The IBM Universities Business Challenge (UBC) Worldwide is the world’s longest established and leading undergraduate simulation-based competition designed to develop employability and enterprise skills. Supported by the UK’s leading universities and graduate employers, over 25,000 students have benefited from taking part in the UBC Worldwide Challenge since 1998.
Brokered by the Careers Service and facilitated by Susan Bird, link Careers Consultant for the School of Physics, the School submitted two teams, one team making it through to the IBM UBC semi-final in Edinburgh on 3rd March. After a keynote introduction from Shelagh Green, Director of the Careers Service, the teams did a series of intensive, timed business simulations culminating in a 60 second innovation pitch.
I am proud to announce huge congratulations to the Physics team – students Imran Marwat, Fidel Elie, Ziyi Zhang, Adamos Spanashis and Brandon Christman – who not only won 2nd place at the semi-final – and a guaranteed place in the final in London on March 24th – but also won Best Business Idea on the day – beating 19 other teams from other UK universities.
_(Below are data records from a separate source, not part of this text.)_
--- src/rtl/pwm_bank_pkg.sv ---
// Shared types and constants for the multi-channel PWM bank.
// Step divisor table is an elaboration-time constant; no runtime latency.
// No flow control here; types only.
package pwm_bank_pkg;

    localparam int STEPS  = 100;
    localparam int DUTY_W = 7;
    localparam int CH_W   = 4;

    typedef struct packed {
        logic [DUTY_W-1:0] duty;
        logic [1:0]        pow2;
        logic [1:0]        pow5;
    } cmd_t;

    // Clocks per step: max(1, floor(clk / (STEPS * base * 2^p2 * 5^p5)))
    function automatic longint div_calc(input longint clk_freq, input longint base_freq,
                                        input int p2, input int p5);
        longint den;
        longint q;
        den = longint'(STEPS) * base_freq * (64'd1 << p2);
        for (int k = 0; k < p5; k++) begin
            den = den * 5;
        end
        q = clk_freq / den;
        return (q < 1) ? 64'd1 : q;
    endfunction

endpackage

--- src/rtl/pwm_bank_ctrl_if.sv ---
// Command bus into the PWM bank: valid/ready plus a registered reject pulse.
// Latency: ready is combinational from reset; cmd_err arrives one cycle after the command.
// Backpressure: none, ready stays high outside reset.
interface pwm_bank_ctrl_if;
    import pwm_bank_pkg::*;

    logic              cmd_valid;
    logic              cmd_ready;
    logic [CH_W-1:0]   cmd_ch;
    logic [DUTY_W-1:0] cmd_duty;
    logic [1:0]        cmd_pow2;
    logic [1:0]        cmd_pow5;
    logic              cmd_imm;
    logic              cmd_err;

    modport master (
        output cmd_valid, cmd_ch, cmd_duty, cmd_pow2, cmd_pow5, cmd_imm,
        input  cmd_ready, cmd_err
    );

    modport slave (
        input  cmd_valid, cmd_ch, cmd_duty, cmd_pow2, cmd_pow5, cmd_imm,
        output cmd_ready, cmd_err
    );

endinterface

--- src/rtl/pwm_bank_ctrl_channel.sv ---
// One PWM channel: prescaler/step timebase, shadow/active settings, pend and period pulse.
// Latency: pwm lags the counters by one cycle; period pulse is combinational on the boundary cycle.
// Backpressure: none; PWM_BANK_PHASE_STAGGER_EN offsets the initial step by channel index.
module pwm_channel
    import pwm_bank_pkg::*;
#(
    parameter int CLK_FREQ  = 50_000_000,
    parameter int BASE_FREQ = 100,
    parameter int DIV_W     = 16,
    parameter int N_CH      = 4,
    parameter int IDX       = 0
) (
    input  logic clk,
    input  logic rstn,
    input  logic i_en,
    input  logic i_wr_vld,
    input  logic i_wr_imm,
    input  cmd_t i_wr_dat,
    output logic o_pwm,
    output logic o_pend,
    output logic o_period
);

`ifdef PWM_BANK_PHASE_STAGGER_EN
    localparam logic [DUTY_W-1:0] STEP_INIT = DUTY_W'((IDX * STEPS) / N_CH);
`else
    localparam logic [DUTY_W-1:0] STEP_INIT = '0;
`endif
    localparam logic [DUTY_W-1:0] STEP_LAST = DUTY_W'(STEPS - 1);

    logic [DIV_W-1:0] w_div_tab [16];

    for (genvar k = 0; k < 16; k++) begin : g_div
        localparam logic [DIV_W-1:0] DIV_K = DIV_W'(div_calc(CLK_FREQ, BASE_FREQ, k / 4, k % 4));
        assign w_div_tab[k] = DIV_K;
    end

    cmd_t              r_act;
    cmd_t              r_shd;
    logic              r_pend;
    logic              r_pwm;
    logic [DIV_W-1:0]  r_presc;
    logic [DUTY_W-1:0] r_step;

    logic [DIV_W-1:0]  w_div;
    logic              w_presc_wrap;
    logic              w_bnd;

    assign w_div        = w_div_tab[{r_act.pow2, r_act.pow5}];
    assign w_presc_wrap = (r_presc == (w_div - DIV_W'(1)));
    assign w_bnd        = rstn & i_en & w_presc_wrap & (r_step == STEP_LAST);

    always_ff @(posedge clk) begin
        if (!rstn) begin
            r_act   <= '0;
            r_shd   <= '0;
            r_pend  <= 1'b0;
            r_pwm   <= 1'b0;
            r_presc <= '0;
            r_step  <= STEP_INIT;
        end else begin
            r_pwm <= i_en & (r_step < r_act.duty);
            if (i_en) begin
                if (w_presc_wrap) begin
                    r_presc <= '0;
                    r_step  <= (r_step == STEP_LAST) ? '0 : r_step + 1'b1;
                end else begin
                    r_presc <= r_presc + 1'b1;
                end
            end
            // Boundary loads the pre-write shadow; a same-cycle write then lands on top
            if (w_bnd && r_pend) begin
                r_act  <= r_shd;
                r_pend <= 1'b0;
            end
            if (i_wr_vld) begin
                r_shd <= i_wr_dat;
                if (i_wr_imm) begin
                    r_act   <= i_wr_dat;
                    r_pend  <= 1'b0;
                    r_presc <= '0;
                    r_step  <= STEP_INIT;
                end else begin
                    r_pend <= 1'b1;
                end
            end
        end
    end

    assign o_pwm    = r_pwm;
    assign o_pend   = r_pend;
    assign o_period = w_bnd & ~(i_wr_vld & i_wr_imm);

endmodule

--- src/rtl/pwm_bank_ctrl.sv ---
// N_CH-channel PWM bank: validates commands and fans them out to per-channel timebases.
// Latency: accepted command affects channel state next cycle; reject pulses cmd_err next cycle.
// Backpressure: none, cmd_ready = rstn; PWM_BANK_PHASE_STAGGER_EN staggers channel start phase.
module pwm_bank_ctrl
    import pwm_bank_pkg::*;
#(
    parameter int CLK_FREQ  = 50_000_000,
    parameter int BASE_FREQ = 100,
    parameter int N_CH      = 4,
    parameter int DIV_W     = 16
) (
    input  logic              clk,
    input  logic              rstn,
    pwm_bank_ctrl_if.slave    cmd,
    input  logic              global_en,
    output logic [N_CH-1:0]   pwm_o,
    output logic [N_CH-1:0]   pend_o,
    output logic [N_CH-1:0]   period_o
);

    localparam logic [CH_W:0] N_CH_L = (CH_W + 1)'(N_CH);

    logic w_bad;
    logic w_acc;
    logic r_err;
    cmd_t w_cmd;

    assign w_bad = ({1'b0, cmd.cmd_ch} >= N_CH_L) || (cmd.cmd_duty > DUTY_W'(STEPS));
    assign w_acc = cmd.cmd_valid & rstn & ~w_bad;
    assign w_cmd = '{duty: cmd.cmd_duty, pow2: cmd.cmd_pow2, pow5: cmd.cmd_pow5};

    always_ff @(posedge clk) begin
        if (!rstn) begin
            r_err <= 1'b0;
        end else begin
            r_err <= cmd.cmd_valid & w_bad;
        end
    end

    assign cmd.cmd_ready = rstn;
    assign cmd.cmd_err   = r_err;

    for (genvar i = 0; i < N_CH; i++) begin : g_ch
        pwm_channel #(
            .CLK_FREQ  (CLK_FREQ),
            .BASE_FREQ (BASE_FREQ),
            .DIV_W     (DIV_W),
            .N_CH      (N_CH),
            .IDX       (i)
        ) u_ch (
            .clk      (clk),
            .rstn     (rstn),
            .i_en     (global_en),
            .i_wr_vld (w_acc && (cmd.cmd_ch == CH_W'(i))),
            .i_wr_imm (cmd.cmd_imm),
            .i_wr_dat (w_cmd),
            .o_pwm    (pwm_o[i]),
            .o_pend   (pend_o[i]),
            .o_period (period_o[i])
        );
    end

endmodule

--- src/flat_wrapper.sv ---
// flat-port wrapper written by rule: the top's interface ports become plain ports
module pwm_bank_ctrl_flat import pwm_bank_pkg::*;
#(
    parameter int CLK_FREQ  = 50_000_000,
    parameter int BASE_FREQ = 100,
    parameter int N_CH      = 4,
    parameter int DIV_W     = 16
)
  (clk, rstn, global_en, pwm_o, pend_o, period_o, cmd_cmd_valid, cmd_cmd_ch, cmd_cmd_duty, cmd_cmd_pow2, cmd_cmd_pow5, cmd_cmd_imm, cmd_cmd_ready, cmd_cmd_err);
  pwm_bank_ctrl_if cmd_i ();
  input  logic clk;
  input  logic rstn;
  input  logic global_en;
  output logic [N_CH-1:0] pwm_o;
  output logic [N_CH-1:0] pend_o;
  output logic [N_CH-1:0] period_o;
  input wire logic [$bits(cmd_i.cmd_valid)-1:0] cmd_cmd_valid;
  input wire logic [$bits(cmd_i.cmd_ch)-1:0] cmd_cmd_ch;
  input wire logic [$bits(cmd_i.cmd_duty)-1:0] cmd_cmd_duty;
  input wire logic [$bits(cmd_i.cmd_pow2)-1:0] cmd_cmd_pow2;
  input wire logic [$bits(cmd_i.cmd_pow5)-1:0] cmd_cmd_pow5;
  input wire logic [$bits(cmd_i.cmd_imm)-1:0] cmd_cmd_imm;
  output wire logic [$bits(cmd_i.cmd_ready)-1:0] cmd_cmd_ready;
  output wire logic [$bits(cmd_i.cmd_err)-1:0] cmd_cmd_err;
  assign cmd_i.cmd_valid = cmd_cmd_valid;
  assign cmd_i.cmd_ch = cmd_cmd_ch;
  assign cmd_i.cmd_duty = cmd_cmd_duty;
  assign cmd_i.cmd_pow2 = cmd_cmd_pow2;
  assign cmd_i.cmd_pow5 = cmd_cmd_pow5;
  assign cmd_i.cmd_imm = cmd_cmd_imm;
  assign cmd_cmd_ready = cmd_i.cmd_ready;
  assign cmd_cmd_err = cmd_i.cmd_err;
  pwm_bank_ctrl #(.CLK_FREQ(CLK_FREQ), .BASE_FREQ(BASE_FREQ), .N_CH(N_CH), .DIV_W(DIV_W)) u_core (.clk(clk), .rstn(rstn), .cmd(cmd_i), .global_en(global_en), .pwm_o(pwm_o), .pend_o(pend_o), .period_o(period_o));
endmodule
--- config.mk ---
export PLATFORM = sky130hd
export DESIGN_NAME = pwm_bank_ctrl_flat
export DESIGN_NICKNAME = d
export VERILOG_FILES = /design/src/rtl/pwm_bank_pkg.sv /design/src/rtl/pwm_bank_ctrl_if.sv /design/src/rtl/pwm_bank_ctrl_channel.sv /design/src/rtl/pwm_bank_ctrl.sv /design/src/flat_wrapper.sv
export SDC_FILE = /design/constraint.sdc
export NUM_CORES = 1
export LEC_CHECK = 0
export BUFFER_PORTS_ARGS = -buffer_cell sky130_fd_sc_hd__buf_2
export CORE_ASPECT_RATIO = 0.75
export CORE_UTILIZATION = 55
export CTS_CLUSTER_SIZE = 8
export DETAILED_ROUTE_END_ITERATION = 12
export GPL_TIMING_DRIVEN = 0
export PLACE_DENSITY = 0.72
export SLEW_MARGIN = 20
export SYNTH_ARGS = -nofsm -noshare
export SYNTH_HDL_FRONTEND = slang
export SYNTH_SLANG_ARGS = --single-unit
export TNS_END_PERCENT = 10
--- constraint.sdc ---
create_clock -name clk -period 3.99 [get_ports clk]
set_input_delay 0.1995 -clock clk [delete_from_list [all_inputs] [get_ports clk]]
set_output_delay 0.1995 -clock clk [all_outputs]
set_load 0.03 [all_outputs]
Word-level counts from Yosys, hierarchy flattened
Memory sizes are Yosys's and may differ from the RTL's.
Index checks and enable logic that the tools add are counted.
- mux-type cells: 65
- bitwise operators: 33
- order comparisons: 10
- add/subtract/negate cells: 12
- reductions and logical operators: 14
- equal/unequal tests: 11
- operators with widths (cell ; count):
    $mux W16 ; 24
    $mux W7 ; 20
    $mux W11 ; 12
    $add A16 B1 Y16 const B ; 4
    $eq A16 B16 Y1 ; 4
    $sub A16 B1 Y16 const B ; 4
    $add A7 B1 Y7 const B ; 4
    $eq A7 B7 Y1 const B ; 4
    $lt A7 B7 Y1 ; 4
    $and A1 B1 Y1 ; 24
    $ge A5 B5 Y1 const B ; 4
    $not A4 Y5 ; 4
    $mux W1 ; 9
    $eq A4 B2 Y1 const B ; 2
    $logic_and A1 B1 Y1 ; 8
    $reduce_bool A2 Y1 ; 4
    $gt A7 B7 Y1 const B ; 1
    $not A1 Y1 ; 5
    $eq A4 B1 Y1 const B ; 1
    $ge A4 B3 Y1 const B ; 1
    $logic_not A4 Y1 ; 1
    $logic_or A1 B1 Y1 ; 1
- word-level logic and storage cells: 190
- input bits: 20
- register bits after elaboration: 189
- output and inout port bits: 14
- memories: 4
- bits in read-only memories: 1024
- memories (memory ; depth ; bits a word ; read ports ; clocked after Yosys merged registers in ; write ports ; line ; RTL):
    (no name shown) ; 16 ; 16 ; 1 ; 0 ; 0 ; pwm_bank_ctrl_channel.sv:49 ; assign w_div = w_div_tab[{r_act.pow2, r_act.pow5}];
    (no name shown) ; 16 ; 16 ; 1 ; 0 ; 0 ; pwm_bank_ctrl_channel.sv:49 ;
    (no name shown) ; 16 ; 16 ; 1 ; 0 ; 0 ; pwm_bank_ctrl_channel.sv:49 ;
    (no name shown) ; 16 ; 16 ; 1 ; 0 ; 0 ; pwm_bank_ctrl_channel.sv:49 ;

Logic depth before layout (Yosys ltp)
Gate-level depths: netlist (run 1).
- depth in word-level cells: 12
- depth in mapped cells: 11
- gate-level depth less buffers: 9

Modules after synthesis
From an unflattened synthesis (run 1), not the netlist that was laid out.
- cells, all modules: 1320
- area, all modules: 11111.9 µm²
- modules (own cells, without submodules) (module ; seq. area each (µm²) ; times used ; cells an instance ; area an instance (µm²)):
    pwm_channel at u_core.g_ch[1].u_ch ... ; 940.9 ; 2 ; 322 ; 2745.1
    pwm_channel at u_core.g_ch[3].u_ch ; 940.9 ; 1 ; 338 ; 2795.2
    pwm_channel at u_core.g_ch[0].u_ch ; 940.9 ; 1 ; 323 ; 2701.3
    pwm_bank_ctrl ; 20.0 ; 1 ; 15 ; 125.1

Worst setup path after synthesis (run 1)
Ideal clock, no wire load.
- path kind: register to register
- start point: register u_core.g_ch[0].u_ch.r_act[1] (netlist bit)
- end point: register u_core.g_ch[0].u_ch.r_step[6]
- cell stages (with the launch flop): 10
- library setup time: 0.071 ns
- path buffers: 0
- path slack: 1.248 ns
- period minus slack after synthesis: 2.742 ns
- data required time: 3.919 ns
- arrival: 2.671 ns
- cell sequence: dfxtp_1 inv_1 ha_1 mux2_4 xor2_1 or3_4 a311oi_4 nand4_2 or4b_1 a21oi_1
- longest elaborated chain between the ends: 10
- ends and longest elaborated chain (item ; line ; RTL):
    from (decl) ; pwm_bank_ctrl_channel.sv:38 ; cmd_t r_act;
    from (signal assigned) ; pwm_bank_ctrl_channel.sv:73 ; r_act <= r_shd;
    from (signal assigned) ; pwm_bank_ctrl_channel.sv:79 ; r_act <= i_wr_dat;
    $not A4 Y5 (implied by the code) (*) ; pwm_bank_ctrl_channel.sv:49 ;
    $mem_v2 Z16 W16 (*) ; n/a ;
    $mux W16 (implied by the code) (*) (2 in a row) ; pwm_bank_ctrl_channel.sv:49 ;
    $sub A16 B1 Y16 (*) ; pwm_bank_ctrl_channel.sv:50 ; assign w_presc_wrap = (r_presc == (w_div - DIV_W'(1)));
    $eq A16 B16 Y1 (*) ; pwm_bank_ctrl_channel.sv:50 ;
    $mux W7 (*) ; pwm_bank_ctrl_channel.sv:64 ; if (w_presc_wrap) begin
    $mux W7 (*) ; pwm_bank_ctrl_channel.sv:63 ; if (i_en) begin
    $mux W7 ; pwm_bank_ctrl_channel.sv:78 ; if (i_wr_imm) begin
    $mux W7 (*) ; pwm_bank_ctrl_channel.sv:76 ; if (i_wr_vld) begin
    to (signal assigned) ; pwm_bank_ctrl_channel.sv:66 ; r_step <= (r_step == STEP_LAST) ? '0 : r_step + 1'b1;
    to (decl) ; pwm_bank_ctrl_channel.sv:43 ; logic [DUTY_W-1:0] r_step;
Every way passes the cells marked *; elsewhere a longest branch is shown, timed or not. The select of a mux whose other input is x is not followed.
A chain may end at the register's enable or synchronous reset.

Worst setup path after layout (run 1)
- start point: register u_core.g_ch[2].u_ch.r_act[0] (netlist bit)
- end point: output period_o[2]
- longest elaborated chain between the ends: 9
- ends and longest elaborated chain (item ; line ; RTL):
    from (decl) ; pwm_bank_ctrl_channel.sv:38 ;
    from (signal assigned) ; pwm_bank_ctrl_channel.sv:73 ;
    from (signal assigned) ; pwm_bank_ctrl_channel.sv:79 ;
    $not A4 Y5 (implied by the code) ; pwm_bank_ctrl_channel.sv:49 ;
    $mem_v2 Z16 W16 ; n/a ;
    $mux W16 (implied by the code) (2 in a row) ; pwm_bank_ctrl_channel.sv:49 ;
    $sub A16 B1 Y16 ; pwm_bank_ctrl_channel.sv:50 ;
    $eq A16 B16 Y1 ; pwm_bank_ctrl_channel.sv:50 ;
    $and A1 B1 Y1 (2 in a row) ; pwm_bank_ctrl_channel.sv:51 ; assign w_bnd = rstn & i_en & w_presc_wrap & (r_step == STEP_LAST);
    $and A1 B1 Y1 ; pwm_bank_ctrl_channel.sv:92 ; assign o_period = w_bnd & ~(i_wr_vld & i_wr_imm);
    to (decl) ; flat_wrapper.sv:16 ; output logic [N_CH-1:0] period_o;
Every way passes these cells. The select of a mux whose other input is x is not followed.

==> results.yml, run 1 <==
sta:
  hold_slack_ns: 0.0916
  fmax_ghz: 0.268
  hold_violations: 0
  slew_headroom: 0.432
  period_needed_ns: 3.73
  rsz0062_at_grt: "no"
  min_period_over_period: 0.935
  setup_tns_ns: 0
  drv_slew: 0
  setup_violations: 0
  setup_ws_ns: 0.259
  worst_pin_slew_ns: 0.852
  final.setup_skew_ns: 0.00995
setup_path:
  cp_slowest_cell: "or4_1"
  crit_type: "reg2out"
  cp-end-kind: "primary output"
  reg2reg_depth: 11
  start_kind: "flip-flop"
  slowest_delay_ns: 0.58
  crit_fanout: 7
  worst_ep_arrival_time_ns: 3.53
  worstPathRequired_ns: 3.79
  worstPathCellList: "inv_1 -> ha_1 -> or4bb_1 -> o311ai_1 -> nor4_1 -> nand4_1 -> or4_1 -> nor2b_1 -> buf_4 -> buf_2"
global_routing:
  grt_max_degree: 17
  antenna_found_initial: 1
  grt_pass1_vias: 8309
  track_usage: 0.279
  grt_overflow: 0
  grt_first_pass_wirelength_microns: 43500
finish:
  layout_commonest_cell: "dfxtp_1"
  fillerInstances: 1614
  final_cell_mix: "189 x dfxtp_1, 158 x nor2_1, 98 x mux2i_1"
  stdcell_count: 1574
  drive_above_1_share: 0.0844
  nets: 1374
  syn2layout_area_growth_pct: 9.38
  multi_input_area_sq_um: 6170
  ff_latch_area_sq_um: 3780
  num_antenna_cells: 0
floorplan:
  rows: 43
  initial_core_util: 0.568
  die_h_microns: 122
  io_pins: 34
  die_area_sq_um: 19800
  core_area_sq_um: 18700
  die_x_microns: 162
clocking:
  cts_sinks: 189
  cts_buffer_depth: 2
  cts_tree: "done"
  cts_root_buf: "clkbuf_16"
  cts_buffers: 17
  h-tree-depth: 4
  path_clk_slew_ns: 0.07
  insertion_delay_ns: 0.44
  cts-resized-gates: 0
placed_design:
  gp_congestion: 0.928
  placedCellCount: 1540
  dp_worst_setup_slack_ns: 0.697
  hpwl_microns: 19100
  io_buffers: 26
logic_synthesis:
  ys_seq_area_frac: 0.357
  syn_inst: 1267
  yosys_register_bits: 189
  syn-num-nets: 1327
  ys.flop_type: "dfxtp_1"
  synth_area_sq_um: 10600
  yosysUniqueCellTypes: 73
  async_flop_share: 0
  synth_top_cells_by_area: "dfxtp_1 36%, mux2i_1 9.3%, nor2_1 5.6%, ha_1 4.7%, a21oi_1 4.2%"
  synth_top_area_share: 0.357
  post_synth.cell_area_avg_sq_um: 8.37
  yosys_warnings: 0
  yosysTopAreaCell: "dfxtp_1"
  synth-edff-count: 0
pwr:
  ir_drop_mv: 0.320
  p_leak_nw: 4.29
  finalPower_w: 0.00372
  cellPowerDensity_nw_per_um2: 321
drt:
  firstDrtPassIters: 6
  routed_wl_microns: 26800
  dr.first_iter.drc_count: 922
  drt_drc_violations_left: 0
  via_per_inst: 5.85
  vias: 9203
  wire_per_inst_microns: 17.0
  ant_nets: 0
hold_path:
  hold_depth: 3
  min_path_type: "in2reg"
status:
  run_status: "finished, final reports clean"
flow_run:
  cap_violations: 0
worst max-delay path, delay by kind of cell (launching register included):
kind,cells,cell delay (ns)
AND/OR/NAND/NOR,5,1.65
buffers and inverters,3,0.45
AO/OA/AOI/OAI,1,0.13
adder cells (fa/ha/maj),1,0.40
flip-flops,1,0.47
metrics by stage:
step | instance area, sq um | utilization
CTS | 11600 | 0.620
floorplan | 10600 | -
global route | 11600 | 0.621
finish | 11600 | 0.621
detailed placement | 11000 | 0.592
global placement | 11000 | 0.592
area by class of cell:
class | instances | share of cell area
Multi-Input combinational cell | 935 | 0.532
Tap cell | 247 | 0.0266
Timing Repair Buffer | 28 | 0.0125
Clock buffer | 23 | 0.0412
Sequential cell | 189 | 0.326
Clock inverter | 9 | 0.00539
Inverter | 58 | 0.0188
Buffer | 85 | 0.0375
cells in the mapped netlist (all sizes together) (4+ instances only):
library cell and number:
a211o 4, or4 10, o21ai 79, ha 40, nor2b 22, nand2b 14
o31ai 7, a311oi 6, a211oi 6, nand2 72, nor3 22, xor2 48
a31oi 6, and3 26, mux2i 98, nand4b 5, xnor2 33, a21oi 89
nor4b 4, nand4 28, nor4bb 5, buf 39, nand3 51, and2 4
dfxtp 189, or2 4, clkbuf 46, or3 12, nand3b 6, nor4 7
a21o 24, o311ai 4, nor2 158, inv 57
sequential cells by signal, summed over array words and instances (netlist names):
signal and count:
u_core.g_ch.u_ch.r_presc 64, u_core.cmd.cmd_err 1, u_core.g_ch.u_ch.r_step 28, u_core.g_ch.u_ch.o_pend 4
u_core.g_ch.u_ch.o_pwm 4, u_core.g_ch.u_ch.r_act 44, u_core.g_ch.u_ch.r_shd 44
final timing paths:
check | startpoint | end | slack (ns)
max | u_core.g_ch[2].u_ch.r_act[0]$_SDFF_PN0_ | period_o[2] | 0.26
min | cmd_cmd_ch[2] | u_core.cmd.cmd_err$_SDFF_PN0_ | 0.09
max reg2reg | u_core.g_ch[2].u_ch.r_act[0]$_SDFF_PN0_ | u_core.g_ch[2].u_ch.r_presc[4]$_SDFF_PN0_ | 0.70
min reg2reg | u_core.g_ch[2].u_ch.r_shd[10]$_SDFFE_PN0P_ | u_core.g_ch[2].u_ch.r_shd[10]$_SDFFE_PN0P_ | 0.50
where the power goes:
part | internal, W | switching [W] | total (W)
registers | 0.00190 | 0.0000179 | 0.00192
logic | 0.0000603 | 0.000139 | 0.000199
clock network | 0.000848 | 0.000758 | 0.00161
repair_timing:
item / CTS / global route
setup endpoints to repair: 0 / 1
hold buffers: 0 / 0
hold endpoints to repair: 0 / 0
buffers inserted: 0 / 2
cell families (layout without fill, tap and decap cells):
kind of cell / Yosys count / count (layout) / synth area share
simple gates: 457 / 457 / 0.217
compound gates: 254 / 254 / 0.149
flops: 189 / 189 / 0.357
buf+inv: 143 / 203 / 0.0616
mux: 103 / 103 / 0.101
xor+xnor: 81 / 81 / 0.0669
fa+ha+maj: 40 / 40 / 0.0472
routing by layer:
layer,GRT usage,up-vias,share of wire
met4,0.0743,0,0.012
met3,0.0419,28,0.068
met1,0.416,4353,0.50
li1,-,4529,-
met5,0,-,0
met2,0.414,293,0.42
Note: power is estimated with default switching activity, not from simulation.
==> run 2: changes to the inputs <==
CORE_MARGIN = 1.5   (was default)
==> run 2 against run 1 <==
Effect of this change:
- via count fell by 0.13%
- utilization rose by 0.40 points
- die area rose by 1.4%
The Physics team were also the only team on time with their 60 second pitch.
In recognition of the achievement, the School is funding the team’s travel and accommodation expenses to the final in London. The team is being mentored by Mike Ross from Standard Life Investments and supported by Susan Bird, the link Careers Consultant for the School of Physics – a good example of how the Careers Service works with Schools & industry partners to support the employability and professional development of our science students.
Here’s how team member Ziyi Zhang reflected on the Challenge:
“Thank you for being at the competition and supporting us throughout this experience. I realized studying physics not only made us “book smart” but also taught us critical and logical thinking which can be applied beyond academics. Combined with creativity and hard work, physicists can be successful in any field of our interest. I have met some of the most talented people in physics, and we should all branch out to areas outside of our textbook, and explore our hidden potential.”
We wish them luck for the final in London!